Discrete ABP Estimate and Convergence Rates for Linear Elliptic Equations in Non-divergence Form

We design a two-scale finite element method (FEM) for linear elliptic PDEs in non-divergence form \(A(x) : D^2 u(x) = f(x)\) in a bounded but not necessarily convex domain \(\Omega \) and study it in the max norm. The fine scale is given by the meshsize h, whereas the coarse scale \(\epsilon \) is dictated by an integro-differential approximation of the PDE. We show that the FEM satisfies the discrete maximum principle for any uniformly positive definite matrix A provided that the mesh is face weakly acute. We establish a discrete Alexandroff–Bakelman–Pucci (ABP) estimate which is suitable for finite element analysis.
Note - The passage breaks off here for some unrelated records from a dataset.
This is an optimization exercise on Yosys and OpenROAD, whose aim is small area, a short achievable clock period and few clock cycles per item, not a production implementation.
Power is estimated from default activity; no workload was simulated. No driver is modelled on the clock port, so clocking that relies on it looks cheaper here than on a real chip.

== build 64 ==
Design rle_plane_enc, start of the top module:
module rle_plane_enc (
    input  wire       clk,
    input  wire       rst,
    input  wire       in_valid,
    output reg        in_ready,
    input  wire [7:0] in_data,
    input  wire       in_last,
    output reg        out_valid,
    input  wire       out_ready,
    output reg  [7:0] out_data,
    output reg        out_last
);
    localparam integer N  = 128;    
    localparam integer PW = 7;      
    localparam integer M  = 8;      
    localparam [1:0] T_DEAD = 2'd0, T_LIT = 2'd1, T_RUN = 2'd2, T_RUNL = 2'd3;
    localparam [1:0] K_RUN = 2'd0, K_SOS = 2'd1, K_NEXT = 2'd2;
    reg [7:0] wd0, wd1, wd2, wd3, wd4;
    reg       wl0, wl1, wl2, wl3, wl4;
    reg       we0, we1, we2, we3, we4;
    reg [4:0] wv;                
    reg [7:0] lastb;             
    wire acc = in_valid && in_ready;
    wire in_eq = (in_data == lastb);
    reg [6:0] scnt;       
    reg       sc0, sc124, sc125, sc126, sc127;    
    reg       srun;       
    reg [6:0] lcnt;       
    reg       lc0, lc127, lge2;                   
    reg       lone;       
    reg       cont;       
    localparam integer FD = 4;
    reg [8:0] hq [0:FD-1];
    reg [1:0] hq_wp, hq_rp;
    reg [2:0] hq_n;
    reg       hq_full;
    wire hq_empty = (hq_n == 3'd0);
    reg [11:0] rq0, rq1;         
    reg [1:0]  rq_n;
    reg        rq_room;
  ...
==> flow/config.mk <==
export PLATFORM = sky130hd
export DESIGN_NAME = rle_plane_enc
export DESIGN_NICKNAME = rle_plane_enc
export VERILOG_FILES = /design/flow/design.v
export SDC_FILE = /design/flow/constraint.sdc
export NUM_CORES = 4
export LEC_CHECK = 0
export CAP_MARGIN = 20
export CORE_MARGIN = 2
export CORE_UTILIZATION = 40
export SLEW_MARGIN = 20
==> flow/constraint.sdc <==
create_clock -name core_clock -period 10.0 [get_ports {clk}]
set_input_delay 2.0000 -clock core_clock [delete_from_list [all_inputs] [get_ports {clk}]]
set_output_delay 2.0000 -clock core_clock [all_outputs]
set_load 0.01 [all_outputs]
standard.sh (not shown) runs the stock make flow with config.mk's settings and CLKGATE_MAP_FILE= SYNTH_SCRIPT=/design/flow/synth_recipe.tcl, a recipe that flattens the netlist after the stock synthesis.
==> flow/flow/run.sh <==
#!/bin/bash
# Standard ORFS layout (the standard.sh, standard synthesis unchanged),
# with timing repair aiming for 7 ns of setup slack at the 10 ns clock and
# clock tree synthesis without dummy loads.
set -euo pipefail
bash standard.sh SETUP_SLACK_MARGIN=7 \
  "CTS_ARGS=-sink_clustering_enable -repair_clock_nets -dont_use_dummy_load" \
  finish > flow.log 2>&1
Build 64 finished all stages; the layout is clean.
Relative to build 64, the following input files were edited for build 73:
==> flow/flow/run.sh <==
#!/bin/bash
# Standard ORFS layout (the standard.sh, standard synthesis unchanged),
# with timing repair aiming for 7 ns of setup slack at the 10 ns clock.
set -euo pipefail
bash standard.sh SETUP_SLACK_MARGIN=7 finish > flow.log 2>&1
Findings:
- Diff build 64 -> build 73 | setup slack | decrease of 0.021 ns
- Maximum frequency: build 73 lower than build 64
- As far as critical path depth goes, build 64 and build 73 are indistinguishable; the numbers are identical.
- Compared with build 64, build 73 shows number of nets in the final layout that has gone down slightly.
- On hold slack, build 64 loses to build 73.
- The more densely filled core belongs to build 73, not build 64.
- Of build 73 and build 64, build 73 shows the higher clock period minus final worst setup slack, with build 64 below it.
- Wire: build 73 routes more than build 64
- Delta (build 73 minus build 64): via count now sits higher; clock latency reported for the late side of the worst-skew pair increased by 0.02 ns relative to the old numbers.
Setup changes, build 73 to build 96
==> flow/flow/run.sh <==
#!/bin/bash
# Standard ORFS layout (the standard.sh, standard synthesis unchanged),
# with timing repair aiming for 7 ns of setup slack at the 10 ns clock and
# clock tree synthesis with larger sink clusters and no dummy loads.
set -euo pipefail
bash standard.sh SETUP_SLACK_MARGIN=7 \
  "CTS_ARGS=-sink_clustering_enable -repair_clock_nets -dont_use_dummy_load -sink_clustering_size 30 -sink_clustering_max_diameter 120 -buf_list sky130_fd_sc_hd__clkbuf_16" \
  finish > flow.log 2>&1
==> comparison <==
The final reports for build 96 and build 73 show clock-pin transition on the worst setup and hold timing paths higher in the former.
Looking at diode insertion count for antenna repair, build 96 sits 1 lower than build 73 does.
Build 96 — power 21% lower, build 73 as reference
Via count in build 96 is 4.4% lower than in build 73
Of build 73 and build 96, build 73 shows the higher post-route clock period utilization, with build 96 below it.
Re wire length of the first global-routing pass: build 73 was higher than build 96.
Build 96: post-layout minimum cycle time is 0.036 ns lower than what build 73 reported.
Between build 73 and build 96, met1 global-route usage is lower for build 96, build 73 comes in above that.
Taking build 96 over build 73, the clock buffer instance count of the final layout ratio works out to 0.28.
No run of this note included a check of the RTL's function; only the layout flow was run.

---

The RTL this note starts from:
==> flow/design.v <==
module rle_plane_enc (
    input  wire       clk,
    input  wire       rst,
    input  wire       in_valid,
    output reg        in_ready,
    input  wire [7:0] in_data,
    input  wire       in_last,
    output reg        out_valid,
    input  wire       out_ready,
    output reg  [7:0] out_data,
    output reg        out_last
);
    localparam integer N  = 132;    
    localparam integer PW = 8;      
    localparam integer M  = 8;      
    localparam [1:0] T_DEAD = 2'd0, T_LIT = 2'd1, T_RUN = 2'd2, T_RUNL = 2'd3;
    reg [7:0] wd0, wd1, wd2, wd3, wd4;
    reg       wl0, wl1, wl2, wl3, wl4;
    reg [2:0] wc;
    wire acc = in_valid && in_ready;
    reg [7:0] sval;       
    reg [6:0] scnt;       
    reg       srun;       
    reg [6:0] lcnt;       
    reg       lone;       
    reg       cont;       
    localparam integer FD = 4;
    reg [8:0] hq [0:FD-1];
    reg [1:0] hq_wp, hq_rp;
    reg [2:0] hq_n;
    wire hq_full  = (hq_n == FD);
    wire hq_empty = (hq_n == 0);
    reg [10*N-1:0] ring;
    reg [PW-1:0]   ptr;         
    reg [PW-1:0]   dy;          
    reg            fa;          
    reg            clr;         
    wire [1:0] tap_tag = ring[10*N-1 -: 2];
    wire [7:0] tap_dat = ring[10*N-3 -: 8];
    wire [1:0] n2_tag  = ring[10*(N-1)-1 -: 2];
    wire       pey     = (dy == N-1);           
    reg [7:0] lrem;       
    reg       shortf;     
    reg       vdone;      
    reg       eopc;       
    localparam integer OQ = 3;
    reg [8:0] oq [0:OQ-1];
    reg [1:0] oq_wp, oq_rp;
    reg [1:0] oq_n;
    reg       can_out;    
    wire la_ok = (wc >= 3'd4) || (wc >= 3'd1 && wl0) || (wc >= 3'd2 && wl1) ||
                 (wc >= 3'd3 && wl2);
    wire e_ok  = (wc != 3'd0) && la_ok;
    wire eq01 = (wd1 == wd0);
    wire eq02 = (wd2 == wd0);
    wire eq03 = (wd3 == wd0);
    wire new_str = (scnt == 7'd0) || (wd0 != sval) || (scnt == 7'd127);
    wire run_start = new_str && !wl0 && !wl1 && !wl2 && eq01 && eq02 && eq03;
    wire is_run = new_str ? run_start : srun;
    wire is_lit = !is_run;
    wire [6:0] c1 = scnt + 7'd1;                  
    wire b1 = !wl0 && eq01 && (c1 != 7'd127);     
    wire b2 = b1 && !wl1 && eq02 && (c1 != 7'd126);
    wire end1 = b1 && (wl1 || c1 == 7'd126 || !eq02);
    wire end2 = b2 && (wl2 || c1 == 7'd125 || !eq03);
    wire run_cont = !new_str && srun;
    wire rq_val = run_cont && end1;
    wire rq_hdr = run_cont && end2;
    wire rq_lit = is_lit;
    wire rq_any = rq_lit || rq_val || rq_hdr;
    wire [7:0] lcnt1 = {1'b0, lcnt} + 8'd1;
    wire lone1  = (lcnt == 7'd0) ? !cont : (lone && !new_str);
    wire lclose = rq_lit && (wl0 || lcnt1 == 8'd128);
    wire rclose = run_start && (lcnt != 7'd0);
    wire push   = lclose || rclose;
    wire [7:0] hdr_l = (lone1 && lcnt1 >= 8'd2) ? (8'd128 + lcnt1) : lcnt1;
    wire [7:0] hdr_r = (lone && lcnt >= 7'd2) ? (8'd128 + {1'b0, lcnt}) : {1'b0, lcnt};
    wire [8:0] push_ent = rclose ? {hdr_r, 1'b0} : {hdr_l, wl0};
    wire sos = (lcnt == 7'd0);
    wire [7:0] w_dat = rq_hdr ? (8'd128 + {1'b0, c1} + 8'd2) : wd0;
    wire [1:0] w_tag = rq_lit ? T_LIT : (rq_val && wl1) ? T_RUNL : T_RUN;
    wire tap_live = (tap_tag != T_DEAD) && !clr;
    wire is_head  = tap_live && fa;
    wire head_lit = (tap_tag == T_LIT);
    wire lit_ok   = (lrem != 8'd0);
    wire take_drop = is_head && head_lit && lit_ok && vdone;
    wire take_out  = is_head && can_out && (head_lit ? (lit_ok && !vdone) : 1'b1);
    wire consume   = take_drop || take_out;
    wire skip      = is_head && !consume;
    wire fa_next = fa ? (skip ? pey : 1'b1) : pey;
    wire slot0_free = fa && (!tap_live || consume);
    reg  near_free;                  
    integer j;
    always @(*) begin
        near_free = 1'b0;
        for (j = 1; j < M; j = j + 1)
            if (dy == j && ring[10*(j-1)+9 -: 2] == T_DEAD && !clr)
                near_free = 1'b1;
    end
    wire lit_next = rq_lit && !sos;
    wire wr_ok = lit_next ? ((dy == 0) ? slot0_free : near_free)
                          : (slot0_free && (!rq_lit || dy != 0));
    wire adv   = e_ok && (!rq_any || wr_ok) && (!push || !hq_full);
    wire write = adv && rq_any;
    wire [PW-1:0] wslot = lit_next ? dy : {PW{1'b0}};
    wire [8:0] hq_head = hq[hq_rp];
    wire hdr_go = !clr && (lrem == 8'd0) && !consume && can_out && !hq_empty &&
                  (n2_tag == T_LIT) && fa_next;
    wire [7:0] hh = hq_head[8:1];
    wire h_short = hh[7] && (hh[6:0] != 7'd0);
    wire       opush = take_out || hdr_go;
    wire [7:0] odat  = hdr_go ? hh : tap_dat;
    wire       olast = hdr_go ? 1'b0 :
                       head_lit ? (eopc && (shortf || lrem == 8'd1)) :
                       (tap_tag == T_RUNL);
    reg [10*N-1:0] ring_n;
    integer i;
    always @(*) begin
        ring_n = {ring[10*(N-1)-1:0],
                  {((clr || consume) ? T_DEAD : tap_tag), tap_dat}};
        for (i = 0; i < M; i = i + 1)
            if (write && wslot == i)
                ring_n[10*i+9 -: 10] = {w_tag, w_dat};
    end
    wire [2:0] wc_a = wc - {2'b0, adv};      
    wire [2:0] wc_n = wc_a + {2'b0, acc};
    wire out_pop  = out_valid && out_ready;
    wire out_room = !out_valid || out_ready;      
    wire oq_empty = (oq_n == 2'd0);
    wire o_load_q = out_room && !oq_empty;
    wire o_load_d = out_room && oq_empty && opush;
    wire oq_push  = opush && !o_load_d;
    wire [1:0] oq_n_n = oq_n + {1'b0, oq_push} - {1'b0, o_load_q};
    always @(posedge clk) begin
        if (adv) begin
            wd0 <= wd1; wl0 <= wl1;
            wd1 <= wd2; wl1 <= wl2;
            wd2 <= wd3; wl2 <= wl3;
            wd3 <= wd4; wl3 <= wl4;
        end
        if (acc) begin
            case (wc_a)
                3'd0: begin wd0 <= in_data; wl0 <= in_last; end
                3'd1: begin wd1 <= in_data; wl1 <= in_last; end
                3'd2: begin wd2 <= in_data; wl2 <= in_last; end
                3'd3: begin wd3 <= in_data; wl3 <= in_last; end
                default: begin wd4 <= in_data; wl4 <= in_last; end
            endcase
        end
        ring <= ring_n;
        if (adv && push) hq[hq_wp] <= push_ent;
        if (oq_push) oq[oq_wp] <= {olast, odat};
        if (o_load_q) begin
            out_data <= oq[oq_rp][7:0];
            out_last <= oq[oq_rp][8];
        end else if (o_load_d) begin
            out_data <= odat;
            out_last <= olast;
        end
        if (rst) begin
            wc       <= 3'd0;
            in_ready <= 1'b0;
            scnt     <= 7'd0;
            srun     <= 1'b0;
            lcnt     <= 7'd0;
            lone     <= 1'b0;
            cont     <= 1'b0;
            hq_wp    <= 2'd0;
            hq_rp    <= 2'd0;
            hq_n     <= 3'd0;
            ptr      <= {PW{1'b0}};
            dy       <= {PW{1'b0}};
            fa       <= 1'b1;
            clr      <= 1'b1;
            lrem     <= 8'd0;
            shortf   <= 1'b0;
            vdone    <= 1'b0;
            eopc     <= 1'b0;
            out_valid <= 1'b0;
            oq_wp    <= 2'd0;
            oq_rp    <= 2'd0;
            oq_n     <= 2'd0;
            can_out  <= 1'b0;
        end else begin
            wc       <= wc_n;
            in_ready <= (wc_n != 3'd5);
            if (adv) begin
                sval <= wd0;
                scnt <= wl0 ? 7'd0 : (new_str ? 7'd1 : c1);
                srun <= is_run;
                if (rq_lit) begin
                    if (lclose) begin
                        lcnt <= 7'd0;
                        cont <= !wl0;
                    end else begin
                        lcnt <= lcnt1[6:0];
                        lone <= lone1;
                    end
                end else if (run_start) begin
                    lcnt <= 7'd0;
                    cont <= 1'b0;
                end else if (wl0) begin
                    cont <= 1'b0;
                end
            end
            if (adv && push) hq_wp <= hq_wp + 2'd1;
            if (hdr_go) hq_rp <= hq_rp + 2'd1;
            hq_n <= hq_n + {2'b0, adv && push} - {2'b0, hdr_go};
            ptr <= (ptr == N-1) ? {PW{1'b0}} : ptr + 1'b1;
            if (ptr == N-1) clr <= 1'b0;
            if (write && wslot == 0)
                dy <= {PW{1'b0}};
            else if (!write)
                dy <= (dy == N-1) ? {PW{1'b0}} : dy + 1'b1;
            fa  <= fa_next;
            if (hdr_go) begin
                lrem   <= h_short ? {6'd0, hh[1:0]} : hh;
                shortf <= h_short;
                vdone  <= 1'b0;
                eopc   <= hq_head[0];
            end else if (consume && head_lit) begin
                lrem  <= lrem - 8'd1;
                vdone <= shortf && (lrem != 8'd1);
            end
            if (out_room) out_valid <= o_load_q || o_load_d;
            if (oq_push) oq_wp <= (oq_wp == OQ-1) ? 2'd0 : oq_wp + 2'd1;
            if (o_load_q) oq_rp <= (oq_rp == OQ-1) ? 2'd0 : oq_rp + 2'd1;
            oq_n    <= oq_n_n;
            can_out <= (oq_n_n != OQ);
        end
    end
endmodule
clock: 10.0 ns
lec_check: 0
cap_margin: 20
core_margin: 2
core_utilization: 40
slew_margin: 20
run.sh (not shown) runs the stock make flow with config.mk's settings and CLKGATE_MAP_FILE= SYNTH_SCRIPT=/design/flow/synth_recipe.tcl, a recipe that flattens the netlist after the stock synthesis.
Stock flow here: none of the scripts above is used.
The baseline produced a clean layout.
Then changed:
- CTS_BUF_LIST: unset -> sky130_fd_sc_hd__clkbuf_4
- CTS_CLUSTER_SIZE: unset -> 30
Outcome: The new run ran to the end with no violations. Synthesized area stays the same. Worst hold slack loses 0.036 ns. Final cell count climbs by about 10%. Via count climbs by about 8%. Clock power drops by about 9%.
Then changed:
- ABC_CLOCK_PERIOD_IN_PS: unset -> 3000
- CTS_BUF_LIST: sky130_fd_sc_hd__clkbuf_4 -> sky130_fd_sc_hd__clkbuf_2 sky130_fd_sc_hd__clkbuf_4
- CTS_CLUSTER_SIZE: 30 -> 40
Outcome: Final area barely changes. Via count rose slightly. Worst hold slack loses 0.038 ns. Maximum frequency hardly moves. Total power is about the same. Synthesized area is unchanged. Cell count hardly moves. Synthesized cell count stays the same. Routed wire length is about the same. Utilization is about the same. Setup slack gains 0.0081 ns.
No functional check of the RTL was part of any run of this note.

-- afterwards: timing with drivers on the ports --
Ports are ideal in the flow. The routed layouts listed here were re-timed in OpenROAD. Step 1 sets driving cells, clkbuf_16 on the clock port and buf_2 on the other inputs (assumed; they add their load-dependent delay and slew). Step 2 moves the port delays by t, midway between the first and last clock arrival at a register: inputs arrive t later, outputs are due t later. That takes back most of the time a late clock gives input paths. Three values: no drivers, after step 1, after step 2; two values: the first two.
run | t, ns | setup slack, ns | worst register clock-pin slew, ns | pins driven straight from the clock port
build 64 | 0.735 | 6.785 / 6.726 / 6.360 | 0.06 / 0.06 | 1
build 73 | 0.761 | 6.764 / 6.705 / 6.304 | 0.06 / 0.06 | 1
build 96 | 0.676 | 6.799 / 6.740 / 6.403 | 0.12 / 0.12 | 1
the first run of note 2 | 0.780 | 4.150 / 4.150 / 4.150 | 0.07 / 0.07 | 1
the second run of note 2 | 1.115 | 4.223 / 4.223 / 4.223 | 0.07 / 0.07 | 1
the third run of note 2 | 1.133 | 4.231 / 4.231 / 4.231 | 0.07 / 0.07 | 1
After both steps setup and hold are still met in every run listed. The setup slack of build 73, which loses most, moves by -0.059 ns with the drivers and by -0.460 ns with both steps.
Its proof relies on a discrete Alexandroff estimate which expresses the min of a convex piecewise linear function in terms of the measure of its sub-differential, and thus of jumps of its gradient. The discrete ABP estimate leads, under suitable regularity assumptions on A and u, to pointwise error estimates of the form

$$\begin{aligned} \Vert \,u - u^{\epsilon }_h\,\Vert _{L^{\infty }(\Omega )} \le \, C(A,u) \, h^{2\alpha /(2 + \alpha )} \big | \ln h \big | \qquad 0< \alpha \le 2, \end{aligned}$$

provided \(\epsilon \approx h^{2/(2+\alpha )}\). Such a convergence rate is at best of order \( h \big | \ln h \big |\), which turns out to be quasi-optimal.